Mais cette apparente contradiction devient relative dès lors que l'on prend en compte un facteur déterminant : la famille Assad appartient au clan alaouïte, minorité chiite longtemps brimée voire persécutée en Syrie. A partir de ce simple constat, comment s'étonner que la famille Assad n'ait pas dédaigné de nouer alliance avec ce grand protecteur qu'incarne l'Iran des fondamentalistes chiites ?
Si l'on ajoute à cela le fait que le Hezbollah libanais, pro-iranien, partage non seulement avec la famille Assad ces affinités confessionnelles, mais aussi de communes préoccupations au niveau de la question palestinienne, alors la boucle est bouclée... Et le paradoxe apparent cesse d'être un mystère. Ces alliances de la Syrie de Bachar Al-Assad avec l'Iran et le Hezbollah relèvent donc bien davantage de considérations d'ordre religieux et stratégique (voire géostratégique) que de facteurs purement politiques, que l'on serait bien en peine de trouver.

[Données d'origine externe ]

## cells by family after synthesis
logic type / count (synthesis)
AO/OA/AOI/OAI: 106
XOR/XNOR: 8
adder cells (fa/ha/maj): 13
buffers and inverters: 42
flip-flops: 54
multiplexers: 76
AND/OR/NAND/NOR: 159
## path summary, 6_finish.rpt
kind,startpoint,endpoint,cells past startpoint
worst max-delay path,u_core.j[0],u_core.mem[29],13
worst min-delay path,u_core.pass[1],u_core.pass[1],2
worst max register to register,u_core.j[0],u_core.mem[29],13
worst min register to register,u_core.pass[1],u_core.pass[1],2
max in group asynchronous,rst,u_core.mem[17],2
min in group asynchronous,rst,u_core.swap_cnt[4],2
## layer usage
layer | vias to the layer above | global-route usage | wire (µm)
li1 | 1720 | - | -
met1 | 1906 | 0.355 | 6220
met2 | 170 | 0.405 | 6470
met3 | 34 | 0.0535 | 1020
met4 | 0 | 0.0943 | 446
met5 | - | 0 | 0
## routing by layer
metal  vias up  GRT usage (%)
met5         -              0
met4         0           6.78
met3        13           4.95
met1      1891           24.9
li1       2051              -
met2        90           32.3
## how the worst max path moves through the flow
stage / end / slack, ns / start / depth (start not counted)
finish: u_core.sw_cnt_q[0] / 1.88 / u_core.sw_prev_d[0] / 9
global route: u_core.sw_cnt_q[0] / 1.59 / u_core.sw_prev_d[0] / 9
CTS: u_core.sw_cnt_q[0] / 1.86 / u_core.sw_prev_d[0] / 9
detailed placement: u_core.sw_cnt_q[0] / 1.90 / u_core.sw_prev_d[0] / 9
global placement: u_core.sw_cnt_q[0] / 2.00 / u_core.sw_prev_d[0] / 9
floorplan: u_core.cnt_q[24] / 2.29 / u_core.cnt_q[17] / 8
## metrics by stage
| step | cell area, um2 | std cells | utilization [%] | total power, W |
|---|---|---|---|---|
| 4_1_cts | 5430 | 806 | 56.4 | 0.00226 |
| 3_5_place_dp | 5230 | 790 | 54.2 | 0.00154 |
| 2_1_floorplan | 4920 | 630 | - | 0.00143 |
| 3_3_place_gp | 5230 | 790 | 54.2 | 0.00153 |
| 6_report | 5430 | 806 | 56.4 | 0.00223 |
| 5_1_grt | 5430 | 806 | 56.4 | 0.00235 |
--- src/rtl/uartin_pkg.sv ---
// Shared types and constants for the UART receive path.
// Latency: n/a (declarations only).
// Backpressure: n/a.
package uartin_pkg;

   // Clock cycles per bit at 115200 baud on a 50 MHz clock; shared with uartout and top.
   localparam int UART_CDIV_115200 = 434;

   // Receiver FSM states.
   typedef enum logic [2:0] {
      ST_IDLE  = 3'd0,
      ST_START = 3'd1,
      ST_DATA  = 3'd2,
      ST_STOP  = 3'd3,
      ST_BREAK = 3'd4
   } state_t;

   // Outcome of a stop-bit decision, applied to the strobes one cycle later.
   typedef enum logic [1:0] {
      EV_NONE = 2'd0,
      EV_WR   = 2'd1,
      EV_OVR  = 2'd2,
      EV_FERR = 2'd3
   } evt_t;

   // Mid-bit offset used for the start-bit check (floor of half a bit).
   function automatic int half_bit(input int cdiv);
      return cdiv / 2;
   endfunction

endpackage

--- src/rtl/uartin_if.sv ---
// Byte/strobe bus between the UART receiver and its downstream FIFO.
// Latency: n/a (wires only).
// Backpressure: n_cs high means the sink cannot take a byte; the source drops, never stalls.
interface uartin_if;
   logic [7:0] port;    // received byte, held until the next accepted byte
   logic       n_cs;    // sink ready, active low
   logic       n_wr;    // write strobe, active low, one cycle
   logic       n_ferr;  // framing-error pulse, active low, one cycle
   logic       n_ovr;   // overrun pulse, active low, one cycle

   modport master (output port, n_wr, n_ferr, n_ovr, input n_cs);
   modport slave  (input port, n_wr, n_ferr, n_ovr, output n_cs);
endinterface

--- src/rtl/uartin_sync2.sv ---
// Two-flop synchronizer for an asynchronous single-bit input, reset to INIT.
// Latency: 2 clk from input change to q.
// Backpressure: none.
module uartin_sync2 #(
   parameter logic INIT = 1'b1
) (
   input  logic clk,
   input  logic rst,
   input  logic d,
   output logic q
);

   logic meta;

   // Two back-to-back flops give the first stage a full cycle to settle.
   always_ff @(posedge clk) begin
      if (rst) begin
         meta <= INIT;
         q    <= INIT;
      end else begin
         meta <= d;
         q    <= meta;
      end
   end

endmodule

--- src/rtl/uartin.sv ---
// UART 8N1 receiver: deframes bytes from uart_rx and writes them to a FIFO over bus.
// Latency: n_wr falls 2 + CDIV/2 + 9*CDIV + 1 clk after the first edge seeing the start bit.
// Backpressure: n_cs checked once at mid-stop; if high the byte is dropped and n_ovr pulses.
module uartin
   import uartin_pkg::*;
#(
   parameter int CDIV = UART_CDIV_115200   // clk cycles per bit, must be >= 4
) (
   input  logic     clk,
   input  logic     n_rst,     // synchronous, active high despite the name
   input  logic     uart_rx,
   uartin_if.master bus
);

   localparam int             CW      = $clog2(CDIV);
   localparam logic [CW-1:0]  HALF_M1 = CW'(half_bit(CDIV) - 1);
   localparam logic [CW-1:0]  FULL_M1 = CW'(CDIV - 1);

   logic          rx_s;
   state_t        state, state_n;
   logic [CW-1:0] cnt, cnt_n;
   logic [2:0]    bit_cnt, bit_n;
   logic [7:0]    shreg, shreg_n;
   evt_t          evt, evt_n;

   // The line idles high, so the synchronizer also resets high to avoid a phantom start bit.
   uartin_sync2 #(.INIT(1'b1)) u_sync (
      .clk (clk),
      .rst (n_rst),
      .d   (uart_rx),
      .q   (rx_s)
   );

   // FSM, baud/bit counters, shift register and pending event.
   always_ff @(posedge clk) begin
      if (n_rst) begin
         state   <= ST_IDLE;
         cnt     <= '0;
         bit_cnt <= '0;
         shreg   <= '0;
         evt     <= EV_NONE;
      end else begin
         state   <= state_n;
         cnt     <= cnt_n;
         bit_cnt <= bit_n;
         shreg   <= shreg_n;
         evt     <= evt_n;
      end
   end

   // Next-state logic; all line decisions are taken at mid-bit sample points.
   always_comb begin
      state_n = state;
      cnt_n   = cnt + 1'b1;
      bit_n   = bit_cnt;
      shreg_n = shreg;
      evt_n   = EV_NONE;
      unique case (state)
         ST_IDLE: begin
            cnt_n = '0;
            if (!rx_s) state_n = ST_START;
         end
         ST_START: begin
            // Re-check half a bit in so a glitch shorter than that is ignored.
            if (cnt == HALF_M1) begin
               cnt_n   = '0;
               bit_n   = '0;
               state_n = rx_s ? ST_IDLE : ST_DATA;
            end
         end
         ST_DATA: begin
            if (cnt == FULL_M1) begin
               cnt_n            = '0;
               shreg_n[bit_cnt] = rx_s;
               bit_n            = bit_cnt + 3'd1;
               if (bit_cnt == 3'd7) state_n = ST_STOP;
            end
         end
         ST_STOP: begin
            // Leave at mid-stop so a back-to-back start edge is caught from IDLE.
            if (cnt == FULL_M1) begin
               cnt_n = '0;
               if (rx_s) begin
                  state_n = ST_IDLE;
                  evt_n   = bus.n_cs ? EV_OVR : EV_WR;
               end else begin
                  state_n = ST_BREAK;
                  evt_n   = EV_FERR;
               end
            end
         end
         ST_BREAK: begin
            // A held-low line must return high before another start can be seen.
            cnt_n = '0;
            if (rx_s) state_n = ST_IDLE;
         end
         default: begin
            state_n = ST_IDLE;
            cnt_n   = '0;
         end
      endcase
   end

   // Registered strobes and output byte; exactly one strobe per decided frame.
   always_ff @(posedge clk) begin
      if (n_rst) begin
         bus.port   <= 8'h00;
         bus.n_wr   <= 1'b1;
         bus.n_ferr <= 1'b1;
         bus.n_ovr  <= 1'b1;
      end else begin
         bus.n_wr   <= (evt != EV_WR);
         bus.n_ferr <= (evt != EV_FERR);
         bus.n_ovr  <= (evt != EV_OVR);
         if (evt == EV_WR) bus.port <= shreg;
      end
   end

endmodule

--- src/flat_wrapper.sv ---
// flat-port wrapper written by rule: the top's interface ports become plain ports
module uartin_flat import uartin_pkg::*;
#(
   parameter int CDIV = UART_CDIV_115200                                      
)
  (clk, n_rst, uart_rx, bus_port, bus_n_wr, bus_n_ferr, bus_n_ovr, bus_n_cs);
  uartin_if bus_i ();
  input  logic clk;
  input  logic n_rst;
  input  logic uart_rx;
  output wire logic [$bits(bus_i.port)-1:0] bus_port;
  output wire logic [$bits(bus_i.n_wr)-1:0] bus_n_wr;
  output wire logic [$bits(bus_i.n_ferr)-1:0] bus_n_ferr;
  output wire logic [$bits(bus_i.n_ovr)-1:0] bus_n_ovr;
  input wire logic [$bits(bus_i.n_cs)-1:0] bus_n_cs;
  assign bus_port = bus_i.port;
  assign bus_n_wr = bus_i.n_wr;
  assign bus_n_ferr = bus_i.n_ferr;
  assign bus_n_ovr = bus_i.n_ovr;
  assign bus_i.n_cs = bus_n_cs;
  uartin #(.CDIV(CDIV)) u_core (.clk(clk), .n_rst(n_rst), .uart_rx(uart_rx), .bus(bus_i));
endmodule
--- config.mk ---
export PLATFORM = sky130hd
export DESIGN_NAME = uartin_flat
export DESIGN_NICKNAME = d
export VERILOG_FILES = /design/src/rtl/uartin_pkg.sv /design/src/rtl/uartin_if.sv /design/src/rtl/uartin_sync2.sv /design/src/rtl/uartin.sv /design/src/flat_wrapper.sv
export SDC_FILE = /design/constraint.sdc
export NUM_CORES = 1
export LEC_CHECK = 0
export CAP_MARGIN = 40
export CORE_UTILIZATION = 54
export DETAILED_ROUTE_END_ITERATION = 6
export PLACE_DENSITY_LB_ADDON = 0.12
export SYNTH_ARGS = -nofsm -noshare
export SYNTH_HDL_FRONTEND = slang
export SYNTH_SLANG_ARGS = --single-unit
--- constraint.sdc ---
create_clock -name clk -period 1.9 [get_ports clk]
set_input_delay 0.285 -clock clk [delete_from_list [all_inputs] [get_ports clk]]
set_output_delay 0.285 -clock clk [all_outputs]
set_load 0.03 [all_outputs]
# ---- Word level (Yosys, flattened, before mapping)
# Index checks and enable logic that the tools add are counted.
# Widths: inputs -> output; s select.
dict set report classes {
  n_addsub 2
  magnitude_cmp 2
  eq_ne 17
  muxes 20
  n_bitwise 2
  n_reduce_logical 8
}
# cell n
set op_table {}
lappend op_table {{$mux 3} 9}
lappend op_table {{$mux 9} 2}
lappend op_table {{$pmux 9 s2} 1}
lappend op_table {{$pmux 3 s5} 1}
lappend op_table {{$ne 2x1->1 const B} 5}
lappend op_table {{$add 9x1->9 const B} 1}
lappend op_table {{$eq 9x8->1 const B} 1}
lappend op_table {{$eq 9x9->1 const B} 1}
lappend op_table {{$bwmux 8} 1}
lappend op_table {{$ne 2x2->1 const B} 4}
lappend op_table {{$eq 3x2->1 const B} 2}
lappend op_table {{$eq 3x3->1 const B} 2}
lappend op_table {{$mux 2} 3}
lappend op_table {{$pmux 3 s2} 1}
lappend op_table {{$reduce_and 6->1} 1}
lappend op_table {{$lt 3x4->1 const B} 1}
lappend op_table {{$add 3x1->3 const B} 1}
lappend op_table {{$demux 1 s3} 1}
lappend op_table {{$eq 3x1->1 const B} 1}
lappend op_table {{$ge 3x1->1 const B} 1}
lappend op_table {{$logic_not 3->1} 1}
lappend op_table {{$reduce_and 3->1} 1}
lappend op_table {{$reduce_or 3->1} 1}
lappend op_table {{$eq 2x1->1 const B} 1}
lappend op_table {{6 further kinds} 7}
dict set report word_totals {
  regBits 38
  output_inout_bits 11
}

# ---- Depth between registers and ports, before layout
# Gate-level depths: netlist of run 1.
dict set report depth {
  word_depth 5
  depth_mapped 7
  ltp_nobuf 6
}

# ---- Cells and area by module
# Synthesis of run 1 repeated with hierarchy kept, for this count alone.
dict set report hier_totals {
  hier_cells 193
  hier_area_um2 1726.7
}
# mod n_inst cells_each area_per_inst_um2 seq_area_each_um2
set by_module_without_submodules {}
lappend by_module_without_submodules {uartin 1 189 1674.1 720.7}
lappend by_module_without_submodules {uartin_sync2 1 4 52.6 40.0}

# ---- Least setup slack after synthesis of run 1
# OpenSTA, ideal clock, no wires.
dict set report synth_timing {
  path_kind {register -> register}
  start {reg u_core.cnt[0]}
  end {reg u_core.state[0]}
  setup_ns 0.070
  t_arrival_ns 1.419
  t_required_ns 1.830
  path_slack_ns 0.410
  stages_incl_launch_ff 7
  cell_sequence {dfxtp_1 -> inv_1 -> ha_1 -> nor4b_4 -> a21boi_2 -> or4b_1 -> a21oi_1}
}
dict set report synth_between {
  elab_chain_cells 3
  elab_cells_between_ends 6
}
# element line_no
set synth_rtl {}
lappend synth_rtl {{start, declared} uartin.sv:21} ;# logic [CW-1:0] cnt, cnt_n;
lappend synth_rtl {{start signal, assigned} uartin.sv:44} ;# cnt <= cnt_n;
lappend synth_rtl {{$eq 9x9->1 or $eq 9x8->1 (tied branches)} {uartin.sv:72, uartin.sv:81, uartin.sv:65}}
lappend synth_rtl {{$ne 2x1->1 (no source line)} --}
lappend synth_rtl {{$reduce_and 6->1 (no source line) *} --}
lappend synth_rtl {{end signal, assigned} uartin.sv:43} ;# state <= state_n;
lappend synth_rtl {{end, declared} uartin.sv:20} ;# state_t state, state_n;
# Every way passes the cells marked *; elsewhere a longest branch is shown, timed or not.
# A chain may end at the register's enable or synchronous reset.

# ---- Worst setup path in the final report of run 1
dict set report layout_timing {
  start {reg u_core.cnt[0]}
  end {reg u_core.cnt[2]}
}
dict set report layout_between {
  elab_chain_cells 3
  elab_cells_between_ends 6
}
# element line_no
set layout_rtl {}
lappend layout_rtl {{$add 9x1->9 (tied with other cells)} uartin.sv:54} ;# cnt_n = cnt + 1'b1;
lappend layout_rtl {{$mux 9, on equally long branches} {uartin.sv:72, uartin.sv:81, uartin.sv:65}}
lappend layout_rtl {{$pmux 9 s2 *} uartin.sv:58} ;# unique case (state)
# Marked as above.

==> flow_metrics.tcl, run 1 <==
set metrics [dict create \
    timing.critical_path.buf_inv 0 \
    netlist_area_um2 1650 \
    wl_per_cell_um 14.0 \
    power.leakage_nw 0.703 \
    critical_path_arrival_ns 1.93 \
    timing.critical_path.fanout_max 9 \
    hold_start "u_core.u_sync.meta" \
    period_minus_slack_ns 1.71 \
    filler_cell_count 238 \
    stdcell_count 232 \
    synthTopCellsByCount "dfxtp_1, nand2_1, nor2_1" \
    vias 1310 \
    detail_route.wirelength_um 3240 \
    max_cap_violations 0 \
    antenna_found_initial 0 \
    detailed_place_hpwl_um 2280 \
    grt-ovfl-total 0 \
    cts_num_sinks 38 \
    num_rows 19 \
    tritoncts "done" \
    post_cts_hold_buffers 0 \
    drt_iter0_drc 31 \
    failed_checks "design-rule violations" \
    timing_worst_slew_pin_value_ns 0.679 \
    viasPerCell 5.65 \
    synthesis.area_per_instance_um2 8.91 \
    final_net_count 211 \
    cts_max_level 2 \
    fmax_mhz 586 \
    synthFlopType "dfxtp_1" \
    grt_util_all_layers_pct 22.3 \
    yosys_warnings 0 \
    worst_hold_path.endpoint "u_core.u_sync.q" \
    hold_violations 0 \
    post_synth_edffs 0 \
    synth.net_count 194 \
    worstSkewPairLatency_ns 0.35 \
    hp-class "flip-flop to flip-flop" \
    start_util_pct 58.3 \
    grt_setup_unrepaired "false" \
    timing_worst_setup_path_type "flip-flop to flip-flop" \
    r2r_setup_slack_ns 0.19 \
    crit-reg2reg-launch "u_core.cnt[0]" \
    ff_to_ff_path_depth 5 \
    pre_cts_slack_ns 0.242 \
    vdd_drop_max_mv 0.510 \
    synth.yosys.seq_area_share_pct 46.1 \
    areaGrowthSynthToFinish_pct 14.0 \
    status "finished, violations left" \
    dp.cells 226 \
    cts.reportedPaths.clkPinSlew_ns 0.10 \
    buffer_ports.inserted 14 \
    max-slew-margin-rel_pct 54.7 \
    coreArea_um2 2830 \
    layout-drive-gt1-share_pct 7.96 \
    postLayoutCoreUtil_pct 66.5 \
    firstDrtPassIters 6 \
    largest_area_contributor_in_the_synthesized_netlist "dfxtp_1" \
    first_global_vias 1199 \
    globalplace.congestion 0.803 \
    hold_ws_ns 0.419 \
    postcts_resize_cnt 0 \
    crit_required_ns 2.12 \
    antenna_left 0 \
    worstSetupEndpointType "flip-flop" \
    cts_setup_buffers 0 \
    postSynthRegisterBits 38 \
    crit_slowest_cell "o21ai_1" \
    largest_net_degree_at_the_start_of_global_routing 29 \
    finalSetupTns_ns 0 \
    global_route_wire_length_before_repair_um 5500 \
    netlist_instances 185 \
    die_h_um 57.3 \
    path_cells "ha_1, and4b_1, a21oi_1, o21ai_1, nor2_1" \
    antenna_cells 0 \
    critPathLaunchType "flip-flop" \
    synth_async_sr_flop_share_pct 0 \
    power.density_cell_area_nw_per_um2 657 \
    post_synth_num_cell_types 38 \
    ctsLongestPathBuffers 2 \
    cts_root_buf "clkbuf_4" \
    final-max-slew-violation-count 0 \
    fin_crit_sh_pct 89.8 \
    dieArea_um2 3280 \
    synth_top_area_share_pct 46.1 \
    post-synth-top-count-cell "dfxtp_1" \
    pin_count 15 \
    cts_made_buffers 5 \
    largest_cells_by_area_after_synthesis "dfxtp_1, nand2_1, nor2_1" \
    hold_depth 1 \
    remaining_drc_errors 1 \
    setup_viol 0 \
    critical_path.top_delay_family "compound AO/OA/AOI/OAI gates" \
    cp_slowest_stage_delay_ns 0.52 \
    final.setup.worst_slack_ns 0.193 \
    timing.rr.end "u_core.cnt[2]" \
    skew_ns 0.00645 \
    die_width_um 57.3 \
]
routing by layer:
layer  vias to the layer above  part of all wire, %  track usage [%]
met5                         -                    0                0
met1                       615                   48             27.6
met3                         7                  3.5             7.71
met4                         0                  1.9             10.1
li1                        670                    -                -
met2                        18                   46             35.1
logic make-up after synthesis:
group                    after synthesis  synth area share (%)
XOR/XNOR                               7                  3.72
AO/OA/AOI/OAI                         21                  8.04
flip-flops                            38                  46.1
AND/OR/NAND/NOR                       91                  29.9
multiplexers                           8                  4.86
adder cells (fa/ha/maj)                5                  3.79
buffers and inverters                 15                  3.57
worst max path at each step:
stage	start	end	slack (ns)	depth (start not counted)
2_1_floorplan	u_core.cnt[0]	u_core.state[0]	0.41	6
3_3_place_gp	u_core.cnt[0]	u_core.cnt[5]	0.32	6
3_5_place_dp	u_core.cnt[0]	u_core.cnt[6]	0.24	6
4_1_cts	u_core.bus.port[5]	bus_port[5]	0.21	1
5_1_grt	u_core.cnt[0]	u_core.evt[0]	0.02	5
6_report	u_core.cnt[0]	u_core.cnt[2]	0.19	5
power breakdown:
group / switching [mW] / internal (mW) / total, mW
sequential: 0.00470 / 0.798 / 0.803
combinational: 0.0127 / 0.0130 / 0.0257
clock: 0.240 / 0.167 / 0.406
total: 0.257 / 0.978 / 1.24
stage by stage:
stage	total power [mW]	instance area, um^2
finish	1.24	1880
global route	1.28	1880
detailed placement	0.848	1830
CTS	1.25	1880
floorplan	0.836	1650
global placement	0.847	1830
final cells by class:
class / count / area [um^2] / area share (%)
timing repair buffer: 19 / 178 / 9.45
inverter: 6 / 22.5 / 1.20
sequential: 38 / 761 / 40.5
multi-input combinational: 132 / 830 / 44.1
tap: 31 / 38.8 / 2.06
clock buffer: 6 / 51.3 / 2.73
cell usage in the layout (no fill, tap or decap), types with 2 or more instances in the layout:
| cell type | instances |
|---|---|
| buf_4 | 5 |
| nand3_1 | 5 |
| xor2_1 | 2 |
| nor2b_1 | 4 |
| a21oi_1 | 11 |
| clkbuf_4 | 5 |
| o32ai_1 | 2 |
| or2_2 | 2 |
| nor3_1 | 3 |
| nand4_1 | 8 |
| dfxtp_1 | 38 |
| ha_1 | 5 |
| nand4b_1 | 3 |
| nor3b_1 | 2 |
| inv_1 | 6 |
| mux2i_1 | 8 |
| nand2b_1 | 5 |
| nor2_1 | 24 |
| a2111oi_0 | 2 |
| xnor2_1 | 5 |
| o21ai_0 | 2 |
| nand2_1 | 24 |
| clkdlybuf4s50_1 | 14 |
sequential cells by signal, summed over array words and instances, names as in the netlist, 2 cells and up:
register and cells:
u_core.shreg 8, u_core.evt 2, u_core.cnt 9, u_core.state 3, u_core.bit_cnt 3, u_core.bus.port 8
(Power assumes the default switching activity.)
==> inputs of run 2 (changes only) <==
--- a/config.mk
+++ b/config.mk
@@ -5,8 +5,9 @@
 export SDC_FILE = /design/constraint.sdc
 export NUM_CORES = 1
 export LEC_CHECK = 0
+export ABC_CLOCK_PERIOD_IN_PS = 1900
 export CAP_MARGIN = 40
-export CORE_UTILIZATION = 54
+export CORE_UTILIZATION = 51
 export DETAILED_ROUTE_END_ITERATION = 6
 export PLACE_DENSITY_LB_ADDON = 0.12
 export SYNTH_ARGS = -nofsm -noshare
==> run 2 against run 1 <==
Effect of this change: the flow now finishes without violations; non-clock buffer count is the same; core utilization fell by 4.5 points; global-route usage is 0.49 points lower; fmax grew 2.3%; register-to-register slack better by 0.04 ns; die area grew 5.7%; combinational power is 9.3% higher; largest power group unchanged; flip-flop and latch count stayed put; setup slack improved by 0.038 ns; clock skew up 0.0067 ns; sequential share of layout area decreased by 0.27 points.
==> flow_metrics.tcl, run 2 (synthesized netlist as in run 1, its figures left out) <==
set metrics [dict create \
    cts_max_level 2 \
    ctsLongestPathBuffers 2 \
    num_rows 20 \
    die_width_um 58.9 \
    mostFrequentLayoutCell "dfxtp_1" \
    start_util_pct 54.0 \
    filler_cell_count 291 \
    pin_count 15 \
    register_name_with_the_most_flops "u_core.cnt" \
    final_net_count 211 \
    antenna_found_initial 0 \
    wl_met1_um 1590 \
    layout.cells.most_common_list "dfxtp_1, nand2_1, nor2_1" \
    power_frac_clock_pct 31.8 \
    crit_slowest_cell "o21ai_1" \
    buffer_ports.inserted 14 \
    antenna_cells 0 \
    crit_required_ns 2.11 \
    final-max-slew-violation-count 0 \
    dp.cells 239 \
    pre_cts_slack_ns 0.226 \
    stdcell_count 246 \
    timing.critical_path.fanout_max 9 \
    power_switching_share_pct 22.4 \
    timing.critical_path.buf_inv 0 \
    period_minus_slack_ns 1.67 \
    critPathLaunchType "flip-flop" \
    die_h_um 58.9 \
    max_ffs_per_register 9 \
    cts_root_buf "clkbuf_4" \
    power.switching_mw 0.273 \
    areaGrowthSynthToFinish_pct 14.8 \
    skew_ns 0.0131 \
    worstSkewPairLatency_ns 0.35 \
    critical_path.top_delay_family "compound AO/OA/AOI/OAI gates" \
    remaining_drc_errors 0 \
    dieArea_um2 3470 \
    post_layout_total_power_mw 1.22 \
    power_report.internal_total_mw 0.946 \
    postcts_resize_cnt 0 \
    cts.reportedPaths.clkPinSlew_ns 0.10 \
    grt-ovfl-total 0 \
    timing_worst_setup_path_type "flip-flop to flip-flop" \
    path_cells "ha_1, and4b_1, a21oi_1, o21ai_1, nor2_1" \
    path_length_in_cells_of_the_critical_path 5 \
    post_cts_hold_buffers 0 \
    hold_violations 0 \
    p_comb_share_pct 2.3 \
    power.density_cell_area_nw_per_um2 644 \
    power.leakage_nw 0.703 \
    max_cap_violations 0 \
    worstSetupEndpointType "flip-flop" \
    cts_made_buffers 5 \
    met3_wirelength_um 118 \
    fmax_mhz 599 \
    globalplace.congestion 0.782 \
    cp_slowest_stage_delay_ns 0.51 \
    postLayoutCoreUtil_pct 62.0 \
    hp-class "flip-flop to flip-flop" \
    viasPerCell 5.36 \
    firstDrtPassIters 4 \
    detailed_place_hpwl_um 2360 \
    max-slew-margin-rel_pct 58.1 \
    critical_path_arrival_ns 1.88 \
    vdd_drop_max_mv 0.462 \
    cts_num_sinks 38 \
    seqPwrFrac_pct 65.9 \
    detail_route.wirelength_um 3220 \
    ff_to_ff_path_depth 5 \
    vias 1319 \
    drt_iter0_drc 59 \
    layout-drive-gt1-share_pct 8.42 \
    final.setup.worst_slack_ns 0.232 \
    finalSetupTns_ns 0 \
    global_route_wire_length_before_repair_um 5620 \
    grt_util_all_layers_pct 21.8 \
    route.top_layer_used "met4" \
    first_global_vias 1273 \
    tritoncts "done" \
    largest_regs "u_core.cnt (9), u_core.bus.port (8), u_core.shreg (8)" \
    status "finished clean" \
    cts_setup_buffers 0 \
    hold_depth 1 \
    wl_per_cell_um 13.1 \
    routed-wl-met2_um 1460 \
    setup_viol 0 \
    coreArea_um2 3050 \
    fin_crit_sh_pct 87.8 \
    grt_setup_unrepaired "false" \
    antenna_left 0 \
    timing_worst_slew_pin_value_ns 0.627 \
    largest_net_degree_at_the_start_of_global_routing 19 \
]
-- run 2: cell types whose count changed in the layout (fill, tap and decap cells not counted), sizes merged --
cell / previous run / this run
clkinv: 0 / 2
clkbuf: 6 / 5
-- run 2: final cells by class --
type / count / area [um^2] / share of cell area, %
well taps: 44 / 55.1 / 2.91
multi-input cells: 132 / 830 / 43.8
flip-flops and latches: 38 / 761 / 40.2
repair buffers: 19 / 178 / 9.39
inverters: 6 / 22.5 / 1.19
clock inverters: 2 / 10.0 / 0.529
clock buffers: 5 / 37.5 / 1.98
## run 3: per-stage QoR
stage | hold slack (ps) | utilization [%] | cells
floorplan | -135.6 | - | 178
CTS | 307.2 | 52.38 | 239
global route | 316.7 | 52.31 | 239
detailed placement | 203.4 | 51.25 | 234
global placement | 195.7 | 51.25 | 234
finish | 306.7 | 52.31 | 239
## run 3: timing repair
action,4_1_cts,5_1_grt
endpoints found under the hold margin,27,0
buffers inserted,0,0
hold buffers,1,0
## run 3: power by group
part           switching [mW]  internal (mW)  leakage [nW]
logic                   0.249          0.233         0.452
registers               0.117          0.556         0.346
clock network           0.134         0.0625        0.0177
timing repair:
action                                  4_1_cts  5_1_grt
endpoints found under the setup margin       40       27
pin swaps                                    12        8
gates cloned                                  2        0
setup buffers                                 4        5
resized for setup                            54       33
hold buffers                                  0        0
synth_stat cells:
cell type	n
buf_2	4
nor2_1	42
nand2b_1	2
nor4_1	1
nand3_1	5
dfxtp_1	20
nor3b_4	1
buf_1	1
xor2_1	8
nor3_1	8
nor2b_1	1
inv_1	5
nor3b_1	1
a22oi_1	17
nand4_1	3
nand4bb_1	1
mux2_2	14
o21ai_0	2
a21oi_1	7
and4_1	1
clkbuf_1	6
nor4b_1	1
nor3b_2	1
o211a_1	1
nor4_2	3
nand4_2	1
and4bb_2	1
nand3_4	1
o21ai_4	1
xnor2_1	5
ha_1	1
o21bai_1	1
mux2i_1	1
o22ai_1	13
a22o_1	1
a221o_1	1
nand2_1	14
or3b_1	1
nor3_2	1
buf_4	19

Nous venons donc de voir ce qui, d'une part, explique la cause réelle de ces alliances, et ce qui, d'autre part, fait apparaître aux yeux de certains l'Iran comme un bastion de la résistance à l'axe américano-sioniste et au Nouvel Ordre Mondial. Le dogme semble aujourd'hui si fermement établi que quiconque ose émettre la moindre critique à l'encontre du régime iranien ou de ses sous-fifres du Hezbollah suscite immédiatement une levée de boucliers généralisée, et subit aussitôt les foudres des tenants de ce qu'il faut bien nommer une sorte de nouvelle « bien pensance », fustigé de toutes parts par ceux-là mêmes qui, bien souvent, s'étaient élevés contre l'agression menée contre la Jamahiriya libyenne. Car enfin, comment peut-on oser s'en prendre à la nouvelle Mecque de l'anti-impérialisme et de l'anti-sionisme que semble être devenu Téhéran, aux yeux de certains ? Comment peut-on oser s'en prendre à un pays qui figure en bonne place sur la liste de ceux qui risquent d'être prochainement agressés à leur tour ? N'est-ce pas là jouer le jeu de Washington et de Jérusalem ?... A ces objections, nous répondrons assurément NON, et ceci avec la plus inébranlable des déterminations.

Il est certaines vérités qui dérangent, car elles mettent mal à l'aise, pointent de flagrantes incohérences, s'immiscent tel un grain de sable indésirable au coeur d'une mécanique pourtant bien huilée...en apparence. Il est certaines vérités qu'il convient de rappeler haut et fort, même si elles font grincer certaines dents, car elles sont de celles qui ne peuvent, qui ne doivent pas être oubliées, sous peine d'ouvrir la porte aux déviances de toutes natures, et notamment aux pires.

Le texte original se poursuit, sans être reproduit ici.